__REQUIRED WORK__.
Going through the data below, copy out each line where the word "busy" shows up.

__SOURCE MATERIAL__.

**src/rtl/router_fsm.sv**
```systemverilog
// Control FSM of the 1x4 packet router: sequences header/payload/parity loads and flow control.
// Optional feature: define ROUTER_FSM_SOFT_RESET_EN to let the FIFO timeout soft resets abort a packet.
module router_fsm (
    input  logic clk,
    input  logic resetn,
    input  logic pkt_valid,
    input  logic fifo_full,
    input  logic fifo_empty_0,
    input  logic fifo_empty_1,
    input  logic fifo_empty_2,
    input  logic fifo_empty_3,
    input  logic soft_reset_0,
    input  logic soft_reset_1,
    input  logic soft_reset_2,
    input  logic soft_reset_3,
    input  logic parity_done,
    input  logic low_packet_valid,
    output logic write_enb_reg,
    output logic detect_add,
    output logic ld_state,
    output logic laf_state,
    output logic lfd_state,
    output logic full_state,
    output logic rst_int_reg,
    output logic busy
);

    localparam logic [2:0] DECODE_ADDRESS     = 3'd0;
    localparam logic [2:0] LOAD_FIRST_DATA    = 3'd1;
    localparam logic [2:0] LOAD_DATA          = 3'd2;
    localparam logic [2:0] LOAD_PARITY        = 3'd3;
    localparam logic [2:0] FIFO_FULL_STATE    = 3'd4;
    localparam logic [2:0] LOAD_AFTER_FULL    = 3'd5;
    localparam logic [2:0] WAIT_TILL_EMPTY    = 3'd6;
    localparam logic [2:0] CHECK_PARITY_ERROR = 3'd7;

    logic [2:0] current_state;
    logic [2:0] next_state;
    logic       dest_empty;
    logic       soft_reset_any;

    assign dest_empty = fifo_empty_0 | fifo_empty_1 | fifo_empty_2 | fifo_empty_3;

`ifdef ROUTER_FSM_SOFT_RESET_EN
    assign soft_reset_any = soft_reset_0 | soft_reset_1 | soft_reset_2 | soft_reset_3;
`else
    // Soft resets are kept on the port list for drop-in compatibility but have no effect.
    logic unused_soft_reset;
    assign unused_soft_reset = soft_reset_0 ^ soft_reset_1 ^ soft_reset_2 ^ soft_reset_3;
    assign soft_reset_any    = 1'b0;
`endif

    // State register: hard reset beats soft reset beats the normal transition.
    always_ff @(posedge clk) begin
        if (resetn) begin
            current_state <= DECODE_ADDRESS;
        end else if (soft_reset_any) begin
            current_state <= DECODE_ADDRESS;
        end else begin
            current_state <= next_state;
        end
    end

    // Next-state logic; an idle decode state ignores every other input.
    always_comb begin
        next_state = current_state;
        case (current_state)
            DECODE_ADDRESS: begin
                if (pkt_valid) begin
                    next_state = dest_empty ? LOAD_FIRST_DATA : WAIT_TILL_EMPTY;
                end
            end
            LOAD_FIRST_DATA: next_state = LOAD_DATA;
            LOAD_DATA: begin
                if (fifo_full) begin
                    next_state = FIFO_FULL_STATE;
                end else if (!pkt_valid) begin
                    next_state = LOAD_PARITY;
                end
            end
            LOAD_PARITY: next_state = CHECK_PARITY_ERROR;
            CHECK_PARITY_ERROR: begin
                next_state = fifo_full ? FIFO_FULL_STATE : DECODE_ADDRESS;
            end
            FIFO_FULL_STATE: begin
                if (!fifo_full) begin
                    next_state = LOAD_AFTER_FULL;
                end
            end
            LOAD_AFTER_FULL: begin
                if (parity_done) begin
                    next_state = DECODE_ADDRESS;
                end else if (low_packet_valid) begin
                    next_state = LOAD_PARITY;
                end else begin
                    next_state = LOAD_DATA;
                end
            end
            WAIT_TILL_EMPTY: begin
                if (dest_empty) begin
                    next_state = LOAD_FIRST_DATA;
                end
            end
            default: next_state = DECODE_ADDRESS;
        endcase
    end

    // Moore outputs decoded straight from the state register.
    assign detect_add    = (current_state == DECODE_ADDRESS);
    assign lfd_state     = (current_state == LOAD_FIRST_DATA);
    assign ld_state      = (current_state == LOAD_DATA);
    assign laf_state     = (current_state == LOAD_AFTER_FULL);
    assign full_state    = (current_state == FIFO_FULL_STATE);
    assign rst_int_reg   = (current_state == CHECK_PARITY_ERROR);
    assign write_enb_reg = (current_state == LOAD_DATA) || (current_state == LOAD_PARITY) ||
                           (current_state == LOAD_AFTER_FULL);
    assign busy          = (current_state != DECODE_ADDRESS) && (current_state != LOAD_DATA);

endmodule

```
**config.mk**
```make
export PLATFORM = sky130hd
export DESIGN_NAME = router_fsm
export DESIGN_NICKNAME = d
export VERILOG_FILES = /design/src/rtl/router_fsm.sv
export SDC_FILE = /design/constraint.sdc
export NUM_CORES = 1
export LEC_CHECK = 0
export ABC_CLOCK_PERIOD_IN_PS = 2400
export CAP_MARGIN = 20
export CORE_AREA = 2 2 39 41
export DETAILED_ROUTE_END_ITERATION = 12
export DIE_AREA = 0 0 41 43
export RECOVER_POWER = 25
export SLEW_MARGIN = 20
export SYNTH_ARGS = -nofsm -noshare
export SYNTH_HDL_FRONTEND = slang
export SYNTH_SLANG_ARGS = --single-unit
```
**constraint.sdc**
```tcl
create_clock -name clk -period 2.4 [get_ports clk]
set_clock_uncertainty 0.05 [all_clocks]
set_input_delay 0.48 -clock clk [delete_from_list [all_inputs] [get_ports clk]]
set_output_delay 0.48 -clock clk [all_outputs]
set_load 0.005 [all_outputs]
```
==> metrics.yaml <==
cells_and_area:
  area_delta_synth_final_pct: 71.5
  n_antenna_cell: 0
  layout-drive-gt1-share: 0.113
  layout_common_cells: "16 x clkdlybuf4s50_1, 6 x nor2_1"
  reg.largest.list: "current_state x3"
  final_common_cell: "clkdlybuf4s50_1"
  largest_register_ffs: 3
  nFillCells: 159
  largest_register: "current_state"
  final_nets: 77
  fin_cells: 78
critical_path:
  crit_path_end_kind: "output pin"
  crit_type: "reg2out"
  r2r.worst_path.cells: 5
  crit_arrival_ps: 1540
  crit_fanout: 12
  start_kind: "flip-flop"
  r2r_end: "current_state[1]"
  r2r_start: "current_state[1]"
  required_ps: 1870
  r2r_setup_slack_ps: 870
timing:
  hold_violations: 0
  grt_setup_unrepaired: "false"
  setup_violations: 0
  slew_headroom: 0.764
  finalCritPeriodShare: 0.861
  setup_tns_ps: 0
  final.min_clock_period_ps: 2070
  finalMaxSlewViolations: 0
  worst_pin_slew_ps: 353
  fmax_ghz: 0.484
die:
  initial_utilization: 0.216
  die_w_um: 41
  row_count: 14
  core-area_um2: 1380
  die_area_um2: 1760
  boundaryPins: 22
  die_h_um: 43
cts:
  h-tree-depth: 1
  cts_tree: "done"
  clkSlewWorstSetupHoldPaths_ps: 40
  cts.repair.resized: 0
  clockBufferDepth: 2
  cts_made_buffers: 3
  cts-root-buf: "clkbuf_4"
  cts.hold.buffers_added: 0
  cts.sinks: 3
  insertion_delay_ps: 240
  cts_setup_buffers: 0
drt:
  via_count: 371
  vias_per_cell: 4.76
  drt_iter0_drc: 8
  ant_nets: 0
  drc: 0
  routed_wl_um: 821
  dr.pass1.iters: 4
  wl_per_cell_um: 10.5
global_routing:
  overflow: 0
  antenna_found_initial: 0
  grt_pass1_wl_mm: 1.39
  first_global_vias: 339
  grt_max_degree: 13
  grt_usage: 0.119
min_path:
  min_to: "current_state[0]"
  hp-class: "reg2reg"
  hp-start: "current_state[0]"
  min_path_cells: 2
synth:
  yosysSeqAreaShare: 0.201
  syn_avg_cell_area_um2: 7.12
  syn_nets: 56
  synth_seq_cells: 3
  ys_types: 24
  synthTopCellsByArea: "dfxtp_1 20%, nor2_1 7.5%, o41ai_2 5.4%, a21oi_1 5.0%, a221oi_2 5.0%"
  yosysTopAreaCellShare: 0.201
  syn_inst: 42
  syn_area_um2: 299
  synth_top_area_cell: "dfxtp_1"
  synth_warnings: 0
run_status:
  status: "complete, no violations"
placed_design:
  placed_cells: 74
  gp_congestion: 0.844
  dp_hpwl_um: 633
  io_buffers: 17
power:
  pwr_density_cell_nw_per_um2: 1160
  irDropWorstVdd_mv: 0.555
  power_uw: 594
  p_leak_nw: 0.206
flow_run:
  drv_cap: 0
-- worst max-delay path: stages (launching register included) --
cell and delay, ps:
dfxtp_1 520, and2_1 190, nand2b_1 100, clkdlybuf4s50_1 490
-- per-stage QoR --
stage / hold slack [ps] / utilization / cell area (um^2) / setup slack [ps]
2_1_floorplan: 495 / - / 299 / 840
3_3_place_gp: 645 / 0.355 / 492 / 312
3_5_place_dp: 632 / 0.355 / 492 / 315
4_1_cts: 642 / 0.374 / 518 / 321
5_1_grt: 694 / 0.371 / 513 / 195
6_report: 642 / 0.371 / 513 / 333
-- layout make-up --
cell class,instances,area [um^2],area share
Inverter,2,7.51,0.0146
Sequential cell,3,60.1,0.117
Multi-Input combinational cell,34,214,0.417
Clock buffer,4,26.3,0.0512
Tap cell,16,20.0,0.0390
Timing Repair Buffer,19,185,0.361
-- where the power goes --
part	total, mW	internal, mW	switching, mW
Clock	0.0898	0.0624	0.0275
Combinational	0.394	0.226	0.168
Sequential	0.111	0.0746	0.0360
-- worst max-delay path by stage --
stage | start | endpoint | depth (start not counted)
after floorplan | fifo_empty_1 | current_state[2] | 4
after detailed placement | fifo_empty_1 | current_state[2] | 5
after CTS | current_state[0] | write_enb_reg | 3
final | current_state[0] | write_enb_reg | 3
after global routing | current_state[0] | write_enb_reg | 3
after global placement | fifo_empty_1 | current_state[2] | 5
-- Yosys cell counts --
master	number
and2_1	1
nand2_1	3
buf_2	1
mux2i_1	1
a211oi_2	1
inv_1	2
nand2b_1	2
a211o_1	1
and3_1	2
o22a_1	1
a221oi_1	1
nor2_1	6
o21ai_0	2
nor2b_1	2
clkbuf_1	2
a221oi_2	1
a21oi_1	3
dfxtp_1	3
nor3_1	2
o41ai_2	1
nand3_1	1
and2b_1	1
nor4_1	1
nand3b_1	1
-- logic make-up after synthesis --
kind of cell | Yosys count | synth area share
compound gates | 11 | 0.318
mux | 1 | 0.0335
flops | 3 | 0.201
buf+inv | 5 | 0.0669
simple gates | 22 | 0.381
-- layer usage --
layer | GRT usage | vias up | part of all wire | routed length, um
met5 | 0 | - | 0 | 0
met4 | 0.0600 | 0 | 0.016 | 13
met3 | 0.0628 | 2 | 0.086 | 71
met2 | 0.156 | 15 | 0.44 | 362
met1 | 0.154 | 162 | 0.45 | 373
li1 | - | 192 | - | -
Power figures use the tool's default switching activity.
==> patch, RTL diff (same flow settings) <==
Build with the macro `ROUTER_FSM_SOFT_RESET_EN` defined.
--- a/src/rtl/router_fsm.sv
+++ b/src/rtl/router_fsm.sv
@@ -1,4 +1,6 @@
 // Control FSM of the 1x4 packet router: sequences header/payload/parity loads and flow control.
 // Optional feature: define ROUTER_FSM_SOFT_RESET_EN to let the FIFO timeout soft resets abort a packet.
+`define ROUTER_FSM_SOFT_RESET_EN
+
 module router_fsm (
     input  logic clk,
Function: changed (Yosys sat finds a counterexample within 4 cycles, from zero or initial values and one cycle with resetn high).
==> patch against the original RTL <==
Wire length is 11% higher; setup slack worse by 120 ps; synthesized cell count rose by 14%; sequential cell count is the same; hold slack improved by 58 ps; cell area is 15% higher; synthesized area grew 16%.
Power is left out: it rests on default switching activity, and per cell area and clock period it moved more than threefold.
==> patch: results (changes against the original RTL) <==
Met2 routed WL -> 435 µm (was 362 µm)
First-pass GRT wire length -> 1.57 mm (was 1.39 mm)
Crit path DAT -> 1660 ps (was 1540 ps)
Filler instances -> 141 (was 159)
Min-Delay Endpoint -> current_state[1] (was current_state[0])
Final Wtd Congestion -> 0.774 (was 0.844)
Uppermost layer routed -> met3 (was met4)
Non-Filler Instances -> 86 (was 78)
M3 GR Usage -> 4.71% (was 6.28%)
Post-Route WL -> 910 µm (was 821 µm)
Met2 Resource Use GR -> 17.5% (was 15.6%)
Synth Area per Inst -> 7.22 µm² (was 7.12 µm²)
DR WL met3 -> 51 µm (was 71 µm)
Placed instance area -> 567 µm² (was 492 µm²)
Final net count -> 85 (was 77)
Initial DRC Count -> 2 (was 8)
Area contributors post-synth -> dfxtp_1 17%, nor2_1 6.5%, o311a_1 5.8% (was dfxtp_1 20%, nor2_1 7.5%, o41ai_2 5.4%)
Met1 wire length -> 423 µm (was 373 µm)
Worst R2R Setup Slack -> 990 ps (was 870 ps)
# port buffers -> 21 (was 17)
Hold path startpoint -> current_state[2] (was current_state[0])
Run status -> finished, final reports clean (unchanged)
Syn_nets -> 62 (was 56)
Max-Slew Margin vs Limit -> 73.2% (was 76.4%)
Largest net degree at the start of global routing -> 15 (was 13)
Dpl cells -> 82 (was 74)
Register area share after synthesis -> 17.3% (was 20.1%)
Post-CTS Setup Bufs -> 0 (unchanged)
Dominant cell by count in the synthesized netlist -> nor2_1 (unchanged)
Synth unique cells -> 26 (was 24)
Total GRT Usage -> 12.9% (was 11.9%)
Post-CTS Resized -> 0 (unchanged)
M1 GR Usage -> 17.6% (was 15.4%)
Number of global-route vias before repair -> 392 (was 339)
FF-to-FF End -> current_state[0] (was current_state[1])
Total CTS buffers -> 3 (unchanged)
FF-to-FF path depth -> 4 (was 5)
Fraction of layout cells with a size suffix above 1 -> 10.0% (was 11.3%)
Clk root buf -> clkbuf_4 (unchanged)
Maximum fanout along the worst path -> 13 (was 12)
Fmax -> 0.458 GHz (was 0.484 GHz)
Setup slack at placement -> 323 ps (was 315 ps)
DR pass1 iterations -> 2 (was 4)
Vias post-DR -> 435 (was 371)
Detailed placement HPWL -> 675 µm (was 633 µm)
==> patch: cell types whose count changed after synthesis, moves of 2 or more <==
| cell | delta |
|---|---|
| a21oi_1 | -3 |
| nand2_1 | -3 |
| nor3b_1 | +2 |
| o311a_1 | +2 |
| or2_2 | +2 |
==> patch: layout make-up <==
| class | count | area, µm² | area share [%] |
|---|---|---|---|
| multi-input combinational | 38 | 254 | 43.1 |
| inverter | 3 | 11.3 | 1.91 |
| clock buffer | 4 | 26.3 | 4.46 |
| timing repair buffer | 22 | 218 | 36.9 |
| tap | 16 | 20.0 | 3.40 |
| sequential | 3 | 60.1 | 10.2 |
==> patch: worst max path at each step <==
| stage | from | to | cells after the start |
|---|---|---|---|
| after floorplan | soft_reset_0 | current_state[0] | 3 |
| after global placement | soft_reset_0 | current_state[0] | 4 |
| after detailed placement | soft_reset_0 | current_state[0] | 4 |
| after CTS | current_state[2] | write_enb_reg | 3 |
| after global routing | current_state[2] | write_enb_reg | 3 |
| final | current_state[0] | lfd_state | 3 |
==> patch: critical path, stage by stage, from the launching register on <==
cell             delay (ps)
dfxtp_1                 540
inv_1                   150
nor3_1                  200
clkdlybuf4s50_1         520
==> patch: cells by family (layout without fill, tap and decap cells) <==
logic type,Yosys count,after routing,synth area share (%)
AND/OR/NAND/NOR,23,23,39.0
XOR/XNOR,1,1,2.53
buffers and inverters,7,29,8.30
AO/OA/AOI/OAI,14,14,32.9
flip-flops,3,3,17.3
==> patch: per-stage QoR <==
| stage | utilization (%) | hold slack (ps) |
|---|---|---|
| floorplan | - | 587 |
| global placement | 41.0 | 703 |
| detailed placement | 41.0 | 692 |
| CTS | 42.9 | 703 |
| global route | 42.6 | 758 |
| finish | 42.6 | 701 |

__OUTPUT BELOW__.
    output logic busy
    assign busy          = (current_state != DECODE_ADDRESS) && (current_state != LOAD_DATA);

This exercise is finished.